■ Work to be completed: After locating the line that contains "- The effective" in the data below, set down exactly that line and each one after it through the line that contains "-- static timing", and nothing more.

[Stored data]
--- --- ---

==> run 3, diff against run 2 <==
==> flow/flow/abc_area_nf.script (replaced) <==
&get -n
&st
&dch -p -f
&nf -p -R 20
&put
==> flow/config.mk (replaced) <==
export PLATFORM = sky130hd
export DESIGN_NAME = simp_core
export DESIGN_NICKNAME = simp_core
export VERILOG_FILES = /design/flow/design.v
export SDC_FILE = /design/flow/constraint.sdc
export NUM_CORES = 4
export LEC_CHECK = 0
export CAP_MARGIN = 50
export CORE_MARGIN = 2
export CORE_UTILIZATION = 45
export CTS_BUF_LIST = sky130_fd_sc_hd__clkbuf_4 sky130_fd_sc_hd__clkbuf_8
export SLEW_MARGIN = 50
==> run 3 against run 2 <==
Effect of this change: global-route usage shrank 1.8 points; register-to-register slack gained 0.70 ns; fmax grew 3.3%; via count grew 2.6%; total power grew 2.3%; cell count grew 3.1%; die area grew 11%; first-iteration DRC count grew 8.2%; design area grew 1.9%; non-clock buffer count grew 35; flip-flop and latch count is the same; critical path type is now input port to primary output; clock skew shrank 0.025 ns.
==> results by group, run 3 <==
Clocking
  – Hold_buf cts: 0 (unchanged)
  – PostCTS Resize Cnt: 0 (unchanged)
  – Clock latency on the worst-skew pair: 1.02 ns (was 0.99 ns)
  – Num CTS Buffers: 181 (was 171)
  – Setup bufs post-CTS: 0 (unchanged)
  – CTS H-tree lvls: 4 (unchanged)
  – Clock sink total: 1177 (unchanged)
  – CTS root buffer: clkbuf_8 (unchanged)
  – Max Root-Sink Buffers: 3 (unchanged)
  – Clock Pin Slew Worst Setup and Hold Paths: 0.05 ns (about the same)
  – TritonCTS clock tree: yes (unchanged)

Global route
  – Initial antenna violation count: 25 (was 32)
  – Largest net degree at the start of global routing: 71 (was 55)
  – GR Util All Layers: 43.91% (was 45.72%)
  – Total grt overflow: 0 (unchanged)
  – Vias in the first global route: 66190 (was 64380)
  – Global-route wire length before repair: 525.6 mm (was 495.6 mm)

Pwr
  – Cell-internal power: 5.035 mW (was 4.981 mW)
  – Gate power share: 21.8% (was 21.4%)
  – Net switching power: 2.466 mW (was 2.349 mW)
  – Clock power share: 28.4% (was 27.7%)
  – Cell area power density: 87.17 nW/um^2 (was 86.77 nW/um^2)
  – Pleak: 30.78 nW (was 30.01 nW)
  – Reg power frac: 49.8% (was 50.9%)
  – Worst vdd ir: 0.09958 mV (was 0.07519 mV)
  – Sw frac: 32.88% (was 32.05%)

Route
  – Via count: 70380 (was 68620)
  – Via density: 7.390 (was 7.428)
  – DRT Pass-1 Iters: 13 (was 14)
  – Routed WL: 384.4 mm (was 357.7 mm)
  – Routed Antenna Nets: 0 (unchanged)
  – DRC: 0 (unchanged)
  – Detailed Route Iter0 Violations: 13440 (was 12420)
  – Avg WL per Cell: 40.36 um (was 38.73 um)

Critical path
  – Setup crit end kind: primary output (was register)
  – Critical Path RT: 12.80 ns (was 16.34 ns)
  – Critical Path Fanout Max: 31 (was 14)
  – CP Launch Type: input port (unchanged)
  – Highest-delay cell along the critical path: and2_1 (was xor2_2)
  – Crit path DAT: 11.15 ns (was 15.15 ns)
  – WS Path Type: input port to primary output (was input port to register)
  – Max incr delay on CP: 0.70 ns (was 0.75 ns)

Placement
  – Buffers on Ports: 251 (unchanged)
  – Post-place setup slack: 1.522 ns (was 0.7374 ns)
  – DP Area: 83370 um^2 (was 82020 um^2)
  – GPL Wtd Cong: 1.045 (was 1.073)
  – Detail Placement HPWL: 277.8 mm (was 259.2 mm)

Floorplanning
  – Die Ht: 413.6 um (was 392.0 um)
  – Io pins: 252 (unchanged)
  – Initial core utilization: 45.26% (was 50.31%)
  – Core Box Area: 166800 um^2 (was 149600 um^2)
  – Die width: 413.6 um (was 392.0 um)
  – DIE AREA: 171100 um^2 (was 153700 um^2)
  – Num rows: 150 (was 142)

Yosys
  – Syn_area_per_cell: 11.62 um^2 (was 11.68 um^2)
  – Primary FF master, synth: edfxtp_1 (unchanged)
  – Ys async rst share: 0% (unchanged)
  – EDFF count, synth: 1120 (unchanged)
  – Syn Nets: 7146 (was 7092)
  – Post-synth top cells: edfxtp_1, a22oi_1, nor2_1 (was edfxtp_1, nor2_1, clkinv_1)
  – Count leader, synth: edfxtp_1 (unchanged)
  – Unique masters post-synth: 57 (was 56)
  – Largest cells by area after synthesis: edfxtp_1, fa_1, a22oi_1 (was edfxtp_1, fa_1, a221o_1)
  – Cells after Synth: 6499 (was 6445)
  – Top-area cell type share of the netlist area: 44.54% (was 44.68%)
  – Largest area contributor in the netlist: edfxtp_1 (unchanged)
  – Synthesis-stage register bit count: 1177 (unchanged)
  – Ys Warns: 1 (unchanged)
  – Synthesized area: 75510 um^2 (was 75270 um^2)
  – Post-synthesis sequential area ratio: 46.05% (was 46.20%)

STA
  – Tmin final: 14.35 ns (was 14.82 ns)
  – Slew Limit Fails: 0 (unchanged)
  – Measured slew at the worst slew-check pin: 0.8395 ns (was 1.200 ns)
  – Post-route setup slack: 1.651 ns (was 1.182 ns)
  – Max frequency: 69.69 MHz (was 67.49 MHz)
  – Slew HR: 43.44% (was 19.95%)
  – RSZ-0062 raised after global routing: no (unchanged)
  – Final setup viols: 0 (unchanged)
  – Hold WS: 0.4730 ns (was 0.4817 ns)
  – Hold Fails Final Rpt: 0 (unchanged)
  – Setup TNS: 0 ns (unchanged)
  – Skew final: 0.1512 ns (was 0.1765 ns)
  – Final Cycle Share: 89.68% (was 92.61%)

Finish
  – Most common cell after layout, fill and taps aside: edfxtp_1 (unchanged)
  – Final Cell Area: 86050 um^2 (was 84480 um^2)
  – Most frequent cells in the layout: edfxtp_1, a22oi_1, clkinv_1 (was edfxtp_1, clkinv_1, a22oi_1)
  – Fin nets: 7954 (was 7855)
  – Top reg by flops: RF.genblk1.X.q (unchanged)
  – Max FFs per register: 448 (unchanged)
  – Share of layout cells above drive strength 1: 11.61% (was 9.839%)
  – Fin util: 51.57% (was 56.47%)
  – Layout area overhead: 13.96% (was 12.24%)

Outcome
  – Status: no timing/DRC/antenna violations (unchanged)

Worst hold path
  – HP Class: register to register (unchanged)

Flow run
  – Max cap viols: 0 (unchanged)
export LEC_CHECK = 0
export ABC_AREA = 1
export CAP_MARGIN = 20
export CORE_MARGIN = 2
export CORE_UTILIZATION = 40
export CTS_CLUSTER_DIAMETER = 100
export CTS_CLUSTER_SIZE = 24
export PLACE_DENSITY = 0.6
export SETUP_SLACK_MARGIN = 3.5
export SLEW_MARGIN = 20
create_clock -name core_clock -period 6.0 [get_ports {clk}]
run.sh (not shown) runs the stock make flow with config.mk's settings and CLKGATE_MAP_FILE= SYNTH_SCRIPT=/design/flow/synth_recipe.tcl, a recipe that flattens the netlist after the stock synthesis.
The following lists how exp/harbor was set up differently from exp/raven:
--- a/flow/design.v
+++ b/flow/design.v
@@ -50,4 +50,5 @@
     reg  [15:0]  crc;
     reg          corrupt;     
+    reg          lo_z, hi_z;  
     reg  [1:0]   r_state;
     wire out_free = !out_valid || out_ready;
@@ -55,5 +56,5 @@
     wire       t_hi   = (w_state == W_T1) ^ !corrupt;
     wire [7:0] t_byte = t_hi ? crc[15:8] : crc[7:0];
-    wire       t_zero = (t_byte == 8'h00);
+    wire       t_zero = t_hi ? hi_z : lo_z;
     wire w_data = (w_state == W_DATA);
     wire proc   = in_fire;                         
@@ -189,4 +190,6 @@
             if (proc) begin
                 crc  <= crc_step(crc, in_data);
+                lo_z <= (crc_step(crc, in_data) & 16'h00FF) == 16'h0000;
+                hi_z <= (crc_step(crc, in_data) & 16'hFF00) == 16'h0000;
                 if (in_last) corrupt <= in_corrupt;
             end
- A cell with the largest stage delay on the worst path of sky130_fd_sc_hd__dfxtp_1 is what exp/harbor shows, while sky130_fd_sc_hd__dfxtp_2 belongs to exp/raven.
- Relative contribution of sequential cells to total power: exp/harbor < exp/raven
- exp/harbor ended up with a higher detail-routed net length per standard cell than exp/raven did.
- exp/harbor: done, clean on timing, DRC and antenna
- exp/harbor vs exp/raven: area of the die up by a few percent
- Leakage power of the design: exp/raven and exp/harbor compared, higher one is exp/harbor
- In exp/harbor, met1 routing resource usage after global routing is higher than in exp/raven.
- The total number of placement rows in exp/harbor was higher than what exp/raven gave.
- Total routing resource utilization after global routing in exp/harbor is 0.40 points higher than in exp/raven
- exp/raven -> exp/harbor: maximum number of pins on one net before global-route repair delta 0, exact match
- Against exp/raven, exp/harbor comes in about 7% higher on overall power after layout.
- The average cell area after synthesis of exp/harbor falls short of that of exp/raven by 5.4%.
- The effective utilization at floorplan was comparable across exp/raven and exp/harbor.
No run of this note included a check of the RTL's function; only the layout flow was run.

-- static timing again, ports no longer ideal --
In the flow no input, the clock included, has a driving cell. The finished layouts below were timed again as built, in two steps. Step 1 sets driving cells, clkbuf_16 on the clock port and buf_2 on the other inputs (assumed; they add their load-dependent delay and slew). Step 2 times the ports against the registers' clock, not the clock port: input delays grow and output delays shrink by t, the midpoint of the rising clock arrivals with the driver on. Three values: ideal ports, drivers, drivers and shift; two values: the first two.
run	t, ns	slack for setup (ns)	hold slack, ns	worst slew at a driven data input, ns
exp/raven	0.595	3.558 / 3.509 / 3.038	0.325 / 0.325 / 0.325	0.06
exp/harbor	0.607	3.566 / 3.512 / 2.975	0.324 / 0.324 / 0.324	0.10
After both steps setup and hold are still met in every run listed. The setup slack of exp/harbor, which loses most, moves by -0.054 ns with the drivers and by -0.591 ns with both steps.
From an optimization exercise on the open Yosys and OpenROAD flow, aimed at small area, a short achievable clock period and few clock cycles; shortcuts taken in it are not production practice. Function was not checked in any run shown here: the RTL went through the layout flow alone. Power figures rest on the tool's default switching activity, not on a simulated workload.

===== flow/design.v =====
module mix_core (
    input  wire        clk,
    input  wire        rst,
    output reg         mem_req,
    output reg         mem_we,
    output reg  [11:0] mem_addr,
    output reg  [30:0] mem_wdata,
    input  wire        mem_ack,
    input  wire [30:0] mem_rdata,
    output wire        halted,
    output reg  [2:0]  fault_kind,
    output reg  [13:0] fault_operand,
    output reg  [11:0] pc,
    output reg         ov,
    output reg  [30:0] rA,
    output reg  [30:0] rX,
    output reg  [12:0] rI1,
    output reg  [12:0] rI2,
    output reg  [12:0] rI3,
    output reg  [12:0] rI4,
    output reg  [12:0] rI5,
    output reg  [12:0] rI6
);
    localparam [2:0] F_INDEX     = 3'd1;
    localparam [2:0] F_INDEXSPEC = 3'd2;
    localparam [2:0] F_ARG       = 3'd3;
    localparam [2:0] F_OPCODE    = 3'd4;
    localparam [2:0] P_F0   = 3'd0;   
    localparam [2:0] P_FD   = 3'd1;   
    localparam [2:0] P_R    = 3'd2;   
    localparam [2:0] P_W    = 3'd3;   
    localparam [2:0] P_NF1  = 3'd4;   
    localparam [2:0] P_NF2  = 3'd5;   
    localparam [2:0] P_HALT = 3'd6;
    reg [2:0]  ph;
    reg        halt_q;
    assign halted = halt_q;
    reg [30:0] nb;         
    reg        nb_pcf;     
    reg [13:0] idx_q;      
    reg [5:0]  cur_c;      
    reg [2:0]  cur_r;      
    reg        cur_l0;     
    reg [4:0]  cur_fm;     
    reg        ex1;        
    reg        ex2;        
    reg        add_es;     
    reg        add_s;      
    wire        n_sign = nb[30];
    wire [11:0] n_addr = nb[29:18];
    wire [5:0]  n_i    = nb[17:12];
    wire [5:0]  n_f    = nb[11:6];
    wire [5:0]  n_c    = nb[5:0];
    wire [2:0]  n_l    = n_f[5:3];
    wire [2:0]  n_r    = n_f[2:0];
    wire n_bad_i = (n_i > 6'd6);
    wire n_bad_f = !((n_r <= 3'd5) && (n_l <= n_r));
    wire n_known = (n_c == 6'd1) || (n_c == 6'd2) || ((n_c >= 6'd8) && (n_c <= 6'd33));
    wire n_half  = ((n_c >= 6'd25) && (n_c <= 6'd30)) || (n_c == 6'd32);
    wire [2:0] n_s = (n_l == 3'd0) ? 3'd1 : n_l;
    wire [2:0] n_k = (n_l == 3'd0 && n_r == 3'd0) ? 3'd0 : (n_r - n_s + 3'd1);
    wire n_bad_k = n_half && (n_k > 3'd2);
    wire [4:0] n_fm;
    genvar gi;
    generate
        for (gi = 1; gi <= 5; gi = gi + 1) begin : g_nfm
            assign n_fm[5 - gi] = (gi >= n_l) && (gi <= n_r);
        end
    endgenerate
    wire [13:0] ea      = idx_q + ({2'b00, n_addr} ^ {14{n_sign}}) + {13'd0, n_sign};
    wire        ea_bad  = ea[13] || (ea[12:0] >= 13'd4000);
    wire early_fault = nb_pcf || n_bad_i || n_bad_f;
    wire any_fault   = early_fault || !n_known || n_bad_k || ea_bad;
    reg [2:0]  d_kind;
    reg [13:0] d_operand;
    always @(*) begin
        if (nb_pcf) begin
            d_kind = F_INDEX;     d_operand = {2'b00, pc};
        end else if (n_bad_i) begin
            d_kind = F_INDEXSPEC; d_operand = {8'd0, n_i};
        end else if (n_bad_f) begin
            d_kind = F_ARG;       d_operand = {8'd0, n_f};
        end else if (!n_known) begin
            d_kind = F_OPCODE;    d_operand = {8'd0, n_c};
        end else if (n_bad_k) begin
            d_kind = F_ARG;       d_operand = {11'd0, n_k};
        end else begin
            d_kind = F_INDEX;     d_operand = ea;
        end
    end
    wire       c_sub   = (cur_c[1:0] == 2'd2);
    wire       c_load  = (cur_c[5:3] == 3'd1) || (cur_c[5:3] == 3'd2);
    wire       c_loadn = (cur_c[5:3] == 3'd2);
    wire       c_store = cur_c[5] || (cur_c[4] && cur_c[3]);
    wire       c_stzero = cur_c[5];    
    wire [2:0] c_reg  = cur_c[2:0];
    wire [29:0] fm = {{6{cur_fm[4]}}, {6{cur_fm[3]}}, {6{cur_fm[2]}},
                      {6{cur_fm[1]}}, {6{cur_fm[0]}}};
    function [29:0] rotr;
        input [29:0] x;
        input [2:0]  n;
        case (n)
            3'd1: rotr = {x[5:0],  x[29:6]};
            3'd2: rotr = {x[11:0], x[29:12]};
            3'd3: rotr = {x[17:0], x[29:18]};
            3'd4: rotr = {x[23:0], x[29:24]};
            default: rotr = x;
        endcase
    endfunction
    wire in_r = (ph == P_R);
    wire [2:0] rsel = in_r ? c_reg : n_i[2:0];
    reg [12:0] rlo;    
    always @(*) begin
        case (rsel)
            3'd0: rlo = {rA[30], rA[11:0]};
            3'd1: rlo = rI1;
            3'd2: rlo = rI2;
            3'd3: rlo = rI3;
            3'd4: rlo = rI4;
            3'd5: rlo = rI5;
            3'd6: rlo = rI6;
            default: rlo = {rX[30], rX[11:0]};
        endcase
    end
    wire        st_full = (c_reg == 3'd0) || (c_reg == 3'd7);
    wire [17:0] st_hi   = !st_full ? 18'd0 : (c_reg[0] ? rX[29:12] : rA[29:12]);
    wire [30:0] st_src  = c_stzero ? 31'd0 : {rlo[12], st_hi, rlo[11:0]};
    wire [2:0]  r_st   = (cur_r == 3'd5) ? 3'd0 : cur_r;
    wire [2:0]  r_ld   = (cur_r == 3'd0) ? 3'd0 : (3'd5 - cur_r);
    wire [29:0] rot    = rotr(in_r ? st_src[29:0] : mem_wdata[29:0], in_r ? r_st : r_ld);
    wire [29:0] rd_keep = c_store ? ~fm : fm;
    wire [29:0] st_sh   = c_store ? (rot & fm) : 30'd0;
    wire        st_sgn  = c_store && cur_l0;
    wire [30:0] rd_word = {st_sgn ? st_src[30] : mem_rdata[30],
                           (mem_rdata[29:0] & rd_keep) | st_sh};
    wire        rd_es   = (cur_l0 && (rA[30] ^ mem_rdata[30])) ^ c_sub;
    wire        sa     = cur_l0 && rA[30];
    wire [30:0] op_a   = {1'b0, rA[29:0] & fm};
    wire [30:0] op_b   = {1'b0, mem_wdata[29:0]} ^ {31{add_es}};
    wire [31:0] y0     = {1'b0, op_a} + {1'b0, op_b};
    wire [30:0] p      = op_a ^ op_b;
    wire [31:0] allp;
    assign allp[0] = 1'b1;
    generate
        for (gi = 1; gi <= 31; gi = gi + 1) begin : g_allp
            assign allp[gi] = allp[gi - 1] & p[gi - 1];
        end
    endgenerate
    wire [30:0] y1     = p ^ ((y0[30:0] ^ p) | allp[30:0]);
    wire        ge     = y0[31] | allp[31];           
    wire [30:0] mag    = !add_es ? y0[30:0] : (ge ? y1 : ~y0[30:0]);
    wire        mag_s  = sa ^ (add_es && !ge);
    wire        cbit = ex2 && mem_wdata[30];
    wire [29:0] cv   = {5'd0, cbit && (cur_r == 3'd4), 5'd0, cbit && (cur_r == 3'd3),
                        5'd0, cbit && (cur_r == 3'd2), 5'd0, cbit && (cur_r == 3'd1), 6'd0};
    wire [30:0] res      = {cbit && (cur_r == 3'd5), rot | cv};
    wire        res_zero = (res == 31'd0);
    wire        ld_sgn   = cur_l0 && (mem_wdata[30] ^ c_loadn);
    wire [30:0] ld_word  = {ld_sgn, res[29:0]};
    wire [12:0] ld_half  = {ld_sgn, res[11:0]};
    wire [12:0] idx_sm = (n_i[2:0] == 3'd0) ? 13'd0 :
                         (ex1 && c_load && (c_reg == n_i[2:0])) ? ld_half : rlo;
    wire [13:0] idx_tc = idx_sm[12] ? -{2'b00, idx_sm[11:0]} : {2'b00, idx_sm[11:0]};
    wire [11:0] pc_inc   = pc + 12'd1;
    wire        no_fetch = (pc >= 12'd3999);
    wire decode = ((ph == P_FD) && mem_ack) || (ph == P_NF2);
    always @(posedge clk) begin
        idx_q <= idx_tc;
        if (rst) begin
            ph      <= P_F0;
            halt_q  <= 1'b0;
            mem_req <= 1'b1;
            mem_we  <= 1'b0;
            mem_addr <= 12'd0;
            pc      <= 12'd0;
            nb_pcf  <= 1'b0;
            ex1     <= 1'b0;
            ex2     <= 1'b0;
            ov      <= 1'b0;
            rA      <= 31'd0;
            rX      <= 31'd0;
            rI1     <= 13'd0;
            rI2     <= 13'd0;
            rI3     <= 13'd0;
            rI4     <= 13'd0;
            rI5     <= 13'd0;
            rI6     <= 13'd0;
        end else begin
            ex1 <= 1'b0;
            ex2 <= 1'b0;
            if (ex1) begin
                if (c_load) begin
                    case (c_reg)
                        3'd0: rA  <= ld_word;
                        3'd1: rI1 <= ld_half;
                        3'd2: rI2 <= ld_half;
                        3'd3: rI3 <= ld_half;
                        3'd4: rI4 <= ld_half;
                        3'd5: rI5 <= ld_half;
                        3'd6: rI6 <= ld_half;
                        default: rX <= ld_word;
                    endcase
                end else begin
                    mem_wdata <= mag;
                    add_s     <= mag_s;
                    ex2       <= 1'b1;
                end
            end
            if (ex2) begin
                rA <= {add_s && !res_zero, res[29:0]};
                if (res[30])
                    ov <= 1'b1;
            end
            case (ph)
                P_F0: begin
                    if (mem_ack) begin
                        nb       <= mem_rdata;
                        mem_addr <= pc_inc;
                        ph       <= P_FD;
                    end
                end
                P_R: begin
                    if (mem_ack) begin
                        mem_wdata <= rd_word;
                        add_es    <= rd_es;
                        if (c_store) begin
                            mem_we <= 1'b1;
                            ph     <= P_W;
                        end else begin
                            ex1 <= 1'b1;
                            if (no_fetch || nb_pcf) begin
                                mem_req <= 1'b0;
                                ph      <= P_NF1;
                            end else begin
                                mem_addr <= pc_inc;
                                ph       <= P_FD;
                            end
                        end
                    end
                end
                P_W: begin
                    if (mem_ack) begin
                        mem_we <= 1'b0;
                        if (mem_addr == pc)
                            nb <= mem_wdata;
                        if (no_fetch || nb_pcf) begin
                            mem_req <= 1'b0;
                            ph      <= P_NF1;
                        end else begin
                            mem_addr <= pc_inc;
                            ph       <= P_FD;
                        end
                    end
                end
                P_NF1: ph <= P_NF2;
                default: ;
            endcase
            if (decode) begin
                fault_kind    <= d_kind;
                fault_operand <= d_operand;
                cur_c         <= n_c;
                cur_r         <= n_r;
                cur_l0        <= (n_l == 3'd0);
                cur_fm        <= n_fm;
                mem_addr      <= ea[11:0];
                if (ph == P_FD)
                    nb <= mem_rdata;
                else
                    nb_pcf <= 1'b1;
                if (!early_fault)
                    pc <= pc_inc;
                if (any_fault) begin
                    mem_req <= 1'b0;
                    halt_q  <= 1'b1;
                    ph      <= P_HALT;
                end else begin
                    mem_req  <= 1'b1;
                    ph       <= P_R;
                end
            end
        end
    end
endmodule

--- --- ---

■ Your response:
- The effective utilization at floorplan was comparable across exp/raven and exp/harbor.
No run of this note included a check of the RTL's function; only the layout flow was run.

-- static timing again, ports no longer ideal --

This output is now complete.